Seven countries around the world, including Australia, Pakistan, and Nepal, allow a third gender option on their passports, and Canada is said to be working towards that as well.

In a video interview on YouTube, meanwhile, Doty explains their philosophy when it comes to raising a child without gender.

"A lot of what we understand to play into gendered socialization like how men are supposed to be or how women are supposed to be starts really really early, oftentimes before a baby is even born," they say.

"The way I'm approaching gender with my baby Searle is basically I'm just leaving room for their self-determination of their gender to come through."

Elsewhere in Canada, others are also trying to remove gender from their identification.
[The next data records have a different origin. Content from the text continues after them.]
==> src/hw/game_defs.svh <==
`ifndef GAME_DEFS_SVH
`define GAME_DEFS_SVH

// target and led widths
`define GAME_TARGET_W 7
`define GAME_LED_W 16

// 16-bit fibonacci lfsr, must never load zero
`define GAME_LFSR_W 16
`define GAME_SEED 16'hACE1

// target queue depth
`define GAME_FIFO_DEPTH 4

// cycles the target stays on the leds
`define GAME_SHOW_CYCLES 16

// clock cycles per digit in the display scan
`define GAME_SCAN_DIV 4

// led pattern held after round three
`define GAME_WIN_LED 16'hFFFF

`endif

==> src/hw/disp_pkg.sv <==
package disp_pkg;

    // active low segments, bit order dp g f e d c b a
    typedef logic [7:0] seg_t;

    // decimal digits 0 to 9
    localparam seg_t SEG_DIGIT [10] = '{
        8'hC0,
        8'hF9,
        8'hA4,
        8'hB0,
        8'h99,
        8'h92,
        8'h82,
        8'hF8,
        8'h80,
        8'h90
    };

    // status letters
    // S while the target is shown
    localparam seg_t SEG_S = 8'h92;
    // G while waiting for the guess
    localparam seg_t SEG_G = 8'hC2;
    // P once all three rounds are passed
    localparam seg_t SEG_P = 8'h8C;

    // all segments off
    localparam seg_t SEG_BLANK = 8'hFF;

endpackage

==> src/hw/game_pkg.sv <==
package game_pkg;

    // round controller states
    typedef enum logic [2:0]
    {
        OFF   = 3'd0,
        FETCH = 3'd1,
        SHOW  = 3'd2,
        WAIT  = 3'd3,
        JUDGE = 3'd4,
        WIN   = 3'd5
    } game_state_t;

    // round index, only 1 to 3 are used
    typedef logic [1:0] round_t;

    localparam round_t ROUND_FIRST = 2'd1;
    localparam round_t ROUND_LAST  = 2'd3;

    // round 1 compares 5 bits, round 2 six, round 3 seven

endpackage

==> src/hw/memory_game_top.sv <==
`timescale 1ns/1ps
`include "game_defs.svh"

module memory_game_top (
    input  logic                      clk,
    input  logic                      sw,
    input  logic                      enable,
    input  logic                      start,
    input  logic                      restart,
    input  logic [`GAME_TARGET_W-1:0] guess,
    output logic [`GAME_LED_W-1:0]    led,
    output disp_pkg::seg_t            seg,
    output logic [7:0]                dig
);

    import game_pkg::*;

    // producer to queue
    logic                      gen_valid;
    logic                      gen_ready;
    logic [`GAME_TARGET_W-1:0] gen_target;

    // queue to round controller
    logic                      q_valid;
    logic                      q_ready;
    logic [`GAME_TARGET_W-1:0] q_target;

    game_state_t state;
    round_t      round;

    target_gen u_target_gen (
        .clk        (clk),
        .sw         (sw),
        .gen_ready  (gen_ready),
        .gen_valid  (gen_valid),
        .gen_target (gen_target)
    );

    target_fifo u_target_fifo (
        .clk        (clk),
        .sw         (sw),
        .gen_valid  (gen_valid),
        .gen_target (gen_target),
        .gen_ready  (gen_ready),
        .q_ready    (q_ready),
        .q_valid    (q_valid),
        .q_target   (q_target)
    );

    round_ctrl u_round_ctrl (
        .clk      (clk),
        .sw       (sw),
        .enable   (enable),
        .start    (start),
        .restart  (restart),
        .guess    (guess),
        .q_valid  (q_valid),
        .q_target (q_target),
        .q_ready  (q_ready),
        .led      (led),
        .state    (state),
        .round    (round)
    );

    seg_scan u_seg_scan (
        .clk   (clk),
        .sw    (sw),
        .state (state),
        .round (round),
        .seg   (seg),
        .dig   (dig)
    );

endmodule

==> src/hw/round_ctrl.sv <==
`timescale 1ns/1ps
`include "game_defs.svh"

module round_ctrl (
    input  logic                      clk,
    input  logic                      sw,
    input  logic                      enable,
    input  logic                      start,
    input  logic                      restart,
    input  logic [`GAME_TARGET_W-1:0] guess,
    input  logic                      q_valid,
    input  logic [`GAME_TARGET_W-1:0] q_target,
    output logic                      q_ready,
    output logic [`GAME_LED_W-1:0]    led,
    output game_pkg::game_state_t     state,
    output game_pkg::round_t          round
);

    import game_pkg::*;

    localparam int CNT_W = $clog2(`GAME_SHOW_CYCLES);

    game_state_t               next_state;
    logic [`GAME_TARGET_W-1:0] target;
    logic [`GAME_TARGET_W-1:0] mask;
    logic [CNT_W-1:0]          show_cnt;
    logic                      show_done;
    logic                      match;

    // compare width grows by one bit per round
    always_comb
    begin
        case (round)
            2'd1:    mask = 7'h1F;
            2'd2:    mask = 7'h3F;
            default: mask = 7'h7F;
        endcase
    end

    // bits above the round width never count
    assign match = (((guess ^ target) & mask) == '0);

    assign show_done = (show_cnt == '0);

    // pop exactly once, on the FETCH cycle that sees data
    assign q_ready = enable && (state == FETCH) && q_valid;

    always_comb
    begin
        next_state = state;
        if (!enable)
            next_state = OFF;
        else
        begin
            case (state)
                OFF:
                    next_state = FETCH;
                FETCH:
                    if (q_valid)
                        next_state = SHOW;
                SHOW:
                    if (show_done)
                        next_state = WAIT;
                WAIT:
                begin
                    if (restart)
                        next_state = FETCH;
                    else if (start)
                        next_state = JUDGE;
                end
                JUDGE:
                begin
                    // a miss shows the same target again
                    if (!match)
                        next_state = SHOW;
                    else if (round == ROUND_LAST)
                        next_state = WIN;
                    else
                        next_state = FETCH;
                end
                WIN:
                    if (restart)
                        next_state = FETCH;
                default:
                    next_state = OFF;
            endcase
        end
    end

    always_ff @(posedge clk or posedge sw)
    begin
        if (sw)
        begin
            state    <= OFF;
            round    <= ROUND_FIRST;
            show_cnt <= '0;
        end
        else
        begin
            state <= next_state;

            // next round after a hit, round one on any other way into FETCH
            if (next_state == FETCH && state != FETCH)
                round <= (state == JUDGE) ? round_t'(round + 2'd1) : ROUND_FIRST;

            // load on entry so SHOW lasts the full window
            if (next_state == SHOW && state != SHOW)
                show_cnt <= CNT_W'(`GAME_SHOW_CYCLES - 1);
            else if (state == SHOW && !show_done)
                show_cnt <= show_cnt - 1'b1;
        end
    end

    // current target, kept across retries
    always_ff @(posedge clk)
    begin
        if (q_ready)
            target <= q_target;
    end

    always_comb
    begin
        case (state)
            SHOW:
                led = {{(`GAME_LED_W - `GAME_TARGET_W){1'b0}}, target & mask};
            WIN:
                led = `GAME_WIN_LED;
            default:
                led = '0;
        endcase
    end

endmodule

==> src/hw/seg_scan.sv <==
`timescale 1ns/1ps
`include "game_defs.svh"

module seg_scan (
    input  logic                  clk,
    input  logic                  sw,
    input  game_pkg::game_state_t state,
    input  game_pkg::round_t      round,
    output disp_pkg::seg_t        seg,
    output logic [7:0]            dig
);

    import game_pkg::*;
    import disp_pkg::*;

    localparam int DIV_W = $clog2(`GAME_SCAN_DIV);

    logic [DIV_W-1:0] div_cnt;
    logic             sel;
    logic             blank;
    seg_t             letter;

    // sel flips every GAME_SCAN_DIV cycles
    always_ff @(posedge clk or posedge sw)
    begin
        if (sw)
        begin
            div_cnt <= '0;
            sel     <= 1'b0;
        end
        else if (div_cnt == DIV_W'(`GAME_SCAN_DIV - 1))
        begin
            div_cnt <= '0;
            sel     <= ~sel;
        end
        else
            div_cnt <= div_cnt + 1'b1;
    end

    // nothing to show while off or fetching
    assign blank = (state == OFF) || (state == FETCH);

    always_comb
    begin
        case (state)
            SHOW:        letter = SEG_S;
            WAIT, JUDGE: letter = SEG_G;
            WIN:         letter = SEG_P;
            default:     letter = SEG_BLANK;
        endcase
    end

    // digit 0 has the round, digit 1 the status letter
    always_comb
    begin
        if (blank)
        begin
            seg = SEG_BLANK;
            dig = 8'hFF;
        end
        else if (!sel)
        begin
            seg = SEG_DIGIT[round];
            dig = 8'b1111_1110;
        end
        else
        begin
            seg = letter;
            dig = 8'b1111_1101;
        end
    end

endmodule

==> src/hw/target_fifo.sv <==
`timescale 1ns/1ps
`include "game_defs.svh"

module target_fifo (
    input  logic                      clk,
    input  logic                      sw,
    input  logic                      gen_valid,
    input  logic [`GAME_TARGET_W-1:0] gen_target,
    output logic                      gen_ready,
    input  logic                      q_ready,
    output logic                      q_valid,
    output logic [`GAME_TARGET_W-1:0] q_target
);

    localparam int PTR_W = $clog2(`GAME_FIFO_DEPTH);
    localparam int CNT_W = $clog2(`GAME_FIFO_DEPTH + 1);

    logic [`GAME_TARGET_W-1:0] mem [`GAME_FIFO_DEPTH];
    logic [PTR_W-1:0]          wr_ptr;
    logic [PTR_W-1:0]          rd_ptr;
    logic [CNT_W-1:0]          count;
    logic                      push;
    logic                      pop;

    assign gen_ready = (count != CNT_W'(`GAME_FIFO_DEPTH));
    assign q_valid   = (count != '0);

    assign push = gen_valid & gen_ready;
    assign pop  = q_ready & q_valid;

    // head of queue is always presented
    assign q_target = mem[rd_ptr];

    always_ff @(posedge clk)
    begin
        if (push)
            mem[wr_ptr] <= gen_target;
    end

    always_ff @(posedge clk or posedge sw)
    begin
        if (sw)
        begin
            wr_ptr <= '0;
            rd_ptr <= '0;
            count  <= '0;
        end
        else
        begin
            if (push)
                wr_ptr <= (wr_ptr == PTR_W'(`GAME_FIFO_DEPTH - 1)) ? '0 : wr_ptr + 1'b1;
            if (pop)
                rd_ptr <= (rd_ptr == PTR_W'(`GAME_FIFO_DEPTH - 1)) ? '0 : rd_ptr + 1'b1;
            // simultaneous push and pop leaves the count alone
            case ({push, pop})
                2'b10:   count <= count + 1'b1;
                2'b01:   count <= count - 1'b1;
                default: count <= count;
            endcase
        end
    end

endmodule

==> src/hw/target_gen.sv <==
`timescale 1ns/1ps
`include "game_defs.svh"

module target_gen (
    input  logic                      clk,
    input  logic                      sw,
    input  logic                      gen_ready,
    output logic                      gen_valid,
    output logic [`GAME_TARGET_W-1:0] gen_target
);

    logic [`GAME_LFSR_W-1:0] lfsr;
    logic                    feedback;
    logic                    take;

    // taps 16, 14, 13 and 11, counted from one
    assign feedback = lfsr[15] ^ lfsr[13] ^ lfsr[12] ^ lfsr[10];

    assign take = gen_valid & gen_ready;

    // offer goes up on the first edge out of reset and stays up
    always_ff @(posedge clk or posedge sw)
    begin
        if (sw)
            gen_valid <= 1'b0;
        else
            gen_valid <= 1'b1;
    end

    // step only on an accepted transfer so stalls keep the sequence
    always_ff @(posedge clk or posedge sw)
    begin
        if (sw)
            lfsr <= `GAME_SEED;
        else if (take)
            lfsr <= {lfsr[`GAME_LFSR_W-2:0], feedback};
    end

    assign gen_target = lfsr[`GAME_TARGET_W-1:0];

endmodule
==> config.mk <==
export PLATFORM = sky130hd
export DESIGN_NAME = memory_game_top
export DESIGN_NICKNAME = d
export VERILOG_FILES = /design/src/hw/disp_pkg.sv /design/src/hw/game_pkg.sv /design/src/hw/memory_game_top.sv /design/src/hw/round_ctrl.sv /design/src/hw/seg_scan.sv /design/src/hw/target_fifo.sv /design/src/hw/target_gen.sv
export VERILOG_INCLUDE_DIRS = /design/src /design/src/hw
export SDC_FILE = /design/constraint.sdc
export NUM_CORES = 1
export LEC_CHECK = 0
export CAP_MARGIN = 20
export CORE_ASPECT_RATIO = 1.75
export CORE_UTILIZATION = 57
export DETAILED_ROUTE_END_ITERATION = 8
export DONT_BUFFER_PORTS = 1
export MAX_ROUTING_LAYER = met4
export PLACE_DENSITY = 0.75
export SLEW_MARGIN = 20
export SYNTH_ARGS = -nofsm -noshare
export SYNTH_HDL_FRONTEND = slang
export SYNTH_HIERARCHICAL = 1
export SYNTH_SLANG_ARGS = --single-unit
==> constraint.sdc <==
create_clock -name clk -period 2.2 [get_ports clk]
set_input_delay 0.22 -clock clk [delete_from_list [all_inputs] [get_ports clk]]
set_output_delay 0.22 -clock clk [all_outputs]
set_load 0.01 [all_outputs]
==> impl_metrics.toml <==
[grt]
remaining_global_route_overflow = 0
grt_pass1_vias = 1978
global_route.usage.total = 0.192
global_route_wire_length_before_repair_mm = 8.71
number_of_antenna_violations_at_the_first_check_in_global_routing = 0
maximum_number_of_pins_on_one_net_before_global_route_repair = 18

[die]
die_h_um = 107
fp.dieArea_um2 = 6640
core-area_um2 = 5970
initial_core_util = 0.602
floorplan.rows = 37
die_x_um = 62.0
io_pins = 44

[cts]
worst_skew_pair.late_latency_ns = 0.34
clock_sinks = 71
tritoncts = "yes"
cts_root_buffer_type = "sky130_fd_sc_hd__clkbuf_8"
cts.path.max_buffers = 2
numCtsBuffers = 9
worst_setup_hold_path_clk_slew_ns = 0.07
cts_h_tree_depth = 3

[timing]
timing.fmax_mhz = 474
final_min_period_over_clock_period = 0.959
maxSlewHeadroom = 0.566
final_count_of_hold_timing_violations = 0
fin_setup_tns_ns = 0
layout_setup_ws_ns = 0.0911
report.final.slew_viol_count = 0
final_period_minus_worst_setup_slack_ns = 2.11
final-setup-viol-count = 0
clock-skew-final_ns = 0.00961
least_margin_pin_slew_ns = 0.650

[final_layout]
commonest_non_fill_non_tap_cells_in_the_layout = "sky130_fd_sc_hd__edfxtp_1 (35), sky130_fd_sc_hd__dfrtp_1 (26), sky130_fd_sc_hd__inv_1 (20)"
area.sequential_um2 = 1960
antenna-diode-count = 0
multi_input_comb_area_um2 = 1390
areaGrowthSynthToFinish_pct = 7.93
final_util = 0.650
final_layout_size_suffix_gt1_frac = 0.327
most_common_cell_after_layout_fill_and_taps_aside = "sky130_fd_sc_hd__edfxtp_1"
fill_cells = 431
layout.nets = 300

[worst_setup_path]
timing.critical_path.slowest_stage_cell = "sky130_fd_sc_hd__dfstp_2"
worstSetupEndpointType = "flip-flop"
critPathLaunchType = "flip-flop"
critical_path_required_ns = 2.42
worst_ep_arrival_time_ns = 2.33
path_cells = "ha_1, a22oi_2, and4b_2, o31a_2, nand4b_2, mux2_1"
critical_path_peak_fanout = 5
timing_worst_setup_path_type = "reg2reg"
cp_slowest_stage_delay_ns = 0.57

[synth]
syn-cell-area_um2 = 3600
post_synthesis_share_of_cell_area_spent_on_xor_and_xnor_gates = 0.0365
postSynthCellCount = 273
synth_simple_gate_area_frac = 0.106
synth_sequential_area_ratio = 0.546
netlist_top_cells_area = "sky130_fd_sc_hd__edfxtp_1 (29%), sky130_fd_sc_hd__dfrtp_1 (19%), sky130_fd_sc_hd__dfstp_2 (6.6%), sky130_fd_sc_hd__buf_4 (4.6%), sky130_fd_sc_hd__mux4_2 (4.4%)"
dominant_cell_type_by_area_after_synthesis = "sky130_fd_sc_hd__edfxtp_1"
main_combinational_cell_family_by_area_after_synthesis = "multiplexers"
netlist.area_leader.share = 0.292
ys_types = 59
synth_fa_ha_area_frac = 0.0438
yosys-mux-area-fraction = 0.123
synth.ff_latch_count = 71
synth_enable_flop_cells = 35
synthesis.yosys.warnings = 6
postSynth.topFlopCell = "sky130_fd_sc_hd__edfxtp_1"
async_sr_flop_fraction = 0.507
synth-compound-area-share = 0.0605
syn_area_per_cell_um2 = 13.2

[pwr]
power_switching_share = 0.295
cell_area_power_density_nw_per_um2 = 1090
power_frac_seq = 0.451
net-switching-power_w = 0.00125
leakage_power_nw = 1.66
irDropWorstVdd_mv = 0.621
power_frac_comb = 0.287
clock_power_share = 0.263
cellInternalPower_w = 0.00298

[drt]
wl_per_cell_um = 15.6
detailedRoute.firstPassIterationCount = 4
routed_wirelength_mm = 5.61
initialDrtViolationCount = 87
route.vias.total = 1934
route.detailed.vias_per_inst = 5.39
ant_nets = 0
post-route-drc-count = 0

[status]
run_status = "completed"

[placement]
hpwl_mm = 4.12
finalWeightedCongestion = 0.755
portBuffers = 0
dpl_worst_slack_ns = 0.0328

[flow_run]
max-cap-violations = 0

[min_path]
kind_of_path_behind_the_tightest_hold_check = "in2reg"
-- timing repair --
item,CTS,global route
buffers inserted,0,5
setup endpoints to repair,0,4
hold endpoints to repair,27,0
hold buffers,1,0
resized for setup,0,10
-- cell usage after synthesis (2+ instances only) --
master and n:
sky130_fd_sc_hd__xnor2_1 5, sky130_fd_sc_hd__nand2_1 13, sky130_fd_sc_hd__buf_6 2, sky130_fd_sc_hd__xor2_1 10
sky130_fd_sc_hd__a22oi_1 2, sky130_fd_sc_hd__or3_1 2, sky130_fd_sc_hd__clkbuf_1 2, sky130_fd_sc_hd__conb_1 2
sky130_fd_sc_hd__buf_2 2, sky130_fd_sc_hd__inv_1 23, sky130_fd_sc_hd__nand3_1 3, sky130_fd_sc_hd__mux4_2 7
sky130_fd_sc_hd__a21oi_1 3, sky130_fd_sc_hd__buf_4 22, sky130_fd_sc_hd__or2_1 2, sky130_fd_sc_hd__mux2_4 10
sky130_fd_sc_hd__nor3_1 3, sky130_fd_sc_hd__ha_1 11, sky130_fd_sc_hd__nor2_1 12, sky130_fd_sc_hd__mux2_1 2
sky130_fd_sc_hd__o21ai_0 5, sky130_fd_sc_hd__and2b_1 2, sky130_fd_sc_hd__a21o_1 7, sky130_fd_sc_hd__mux2_2 9
sky130_fd_sc_hd__nand2b_1 4, sky130_fd_sc_hd__a31o_2 2, sky130_fd_sc_hd__o211ai_1 2, sky130_fd_sc_hd__nor2b_1 2
sky130_fd_sc_hd__edfxtp_1 35, sky130_fd_sc_hd__dfrtp_1 27, sky130_fd_sc_hd__and3_2 4, sky130_fd_sc_hd__dfstp_2 9
-- cells by family (layout without fill, tap and decap cells) --
group | count (synthesis) | after routing
adder cells (fa/ha/maj) | 12 | 12
other | 2 | 8
XOR/XNOR | 15 | 15
flip-flops | 71 | 71
multiplexers | 29 | 29
AND/OR/NAND/NOR | 63 | 63
buffers and inverters | 52 | 54
AO/OA/AOI/OAI | 29 | 29
-- metrics by stage --
stage	instances	total power, W	instance area, um^2	hold slack, ns
final	359	0.00423	3880	0.0177
after floorplan	279	0.00284	3630	-0.0264
after global routing	359	0.00450	3880	0.00862
after detailed placement	337	0.00308	3580	-0.0107
after global placement	337	0.00304	3580	-0.0185
after CTS	354	0.00420	3820	0.00328
-- cell type report --
| type | instances | area share |
|---|---|---|
| clock inverter | 3 | 0.0119 |
| multi-input combinational | 156 | 0.359 |
| sequential | 71 | 0.506 |
| inverter | 23 | 0.0222 |
| timing repair buffer | 15 | 0.0297 |
| clock buffer | 13 | 0.0461 |
| tap | 78 | 0.0251 |
-- layer usage --
layer	global-route usage	part of all wire	wire length [um]
met1	0.179	0.36	2030
met2	0.338	0.57	3200
met5	-	0	0
met4	0.106	0.024	133
met3	0.0458	0.044	244
-- state kept, by name (all words and copies together) (netlist names), 3 cells and up --
register,flops
u_target_fifo/mem,28
u_round_ctrl/target,7
u_target_gen/lfsr,16
u_round_ctrl/show_cnt,4
u_round_ctrl/state,3
u_target_fifo/count,3
-- path summary, 6_finish.rpt --
check,from,to,slack (ns),cells after the start
min,enable,u_round_ctrl/state[2],0.02,2
min in group asynchronous,sw,u_seg_scan/div_cnt[0],0.28,2
max reg2reg,u_round_ctrl/round[0],u_round_ctrl/round[1],0.09,6
min reg2reg,u_seg_scan/div_cnt[0],u_seg_scan/div_cnt[0],0.43,1
max,u_round_ctrl/round[0],u_round_ctrl/round[1],0.09,6
max in group asynchronous,sw,u_target_gen/lfsr[4],1.28,2
-- power groups by stage --
| stage | sequential, W | clock, W | combinational (W) |
|---|---|---|---|
| 3_5_place_dp | 0.00193 | 0 | 0.00114 |
| 3_3_place_gp | 0.00192 | 0 | 0.00111 |
| 4_1_cts | 0.00191 | 0.00114 | 0.00115 |
| 6_report | 0.00191 | 0.00111 | 0.00121 |
| 2_1_floorplan | 0.00184 | 0 | 0.000996 |
| 5_1_grt | 0.00194 | 0.00119 | 0.00136 |
-- worst max-delay path, delay by kind of cell, from the launching register on --
family / cells / cell delay [ns]
multiplexers: 1 / 0.34
flip-flops: 1 / 0.57
adder cells (fa/ha/maj): 1 / 0.28
AO/OA/AOI/OAI: 2 / 0.39
AND/OR/NAND/NOR: 2 / 0.41
No activity file was read; power rests on OpenSTA's default activity.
A few years back, Toronto-born baby Storm became an international phenomenon when their parents chose not to reveal their gender for several years after birth so that the child could pick it themselves. HuffPost Canada spoke with the family in 2016, five years after the initial article. Father David Stocker noted that while society hasn't changed in general, it is opening itself up to new ideas.

Storm Stocker Witterick, 5, with father David Stocker, in 2016.
Storm Stocker Witterick, 5, with father David Stocker, in 2016.

"If you look at the fallout of all the discussions that took place, and the documentaries that were produced afterward, and the more engaged in-depth conversations, I think it was really valuable," he said.

"And to make [kids] aware, these are your rights in this province, in this country. Let's make sure you have the words to articulate that and express your experience and fight alongside everyone else here for your rights."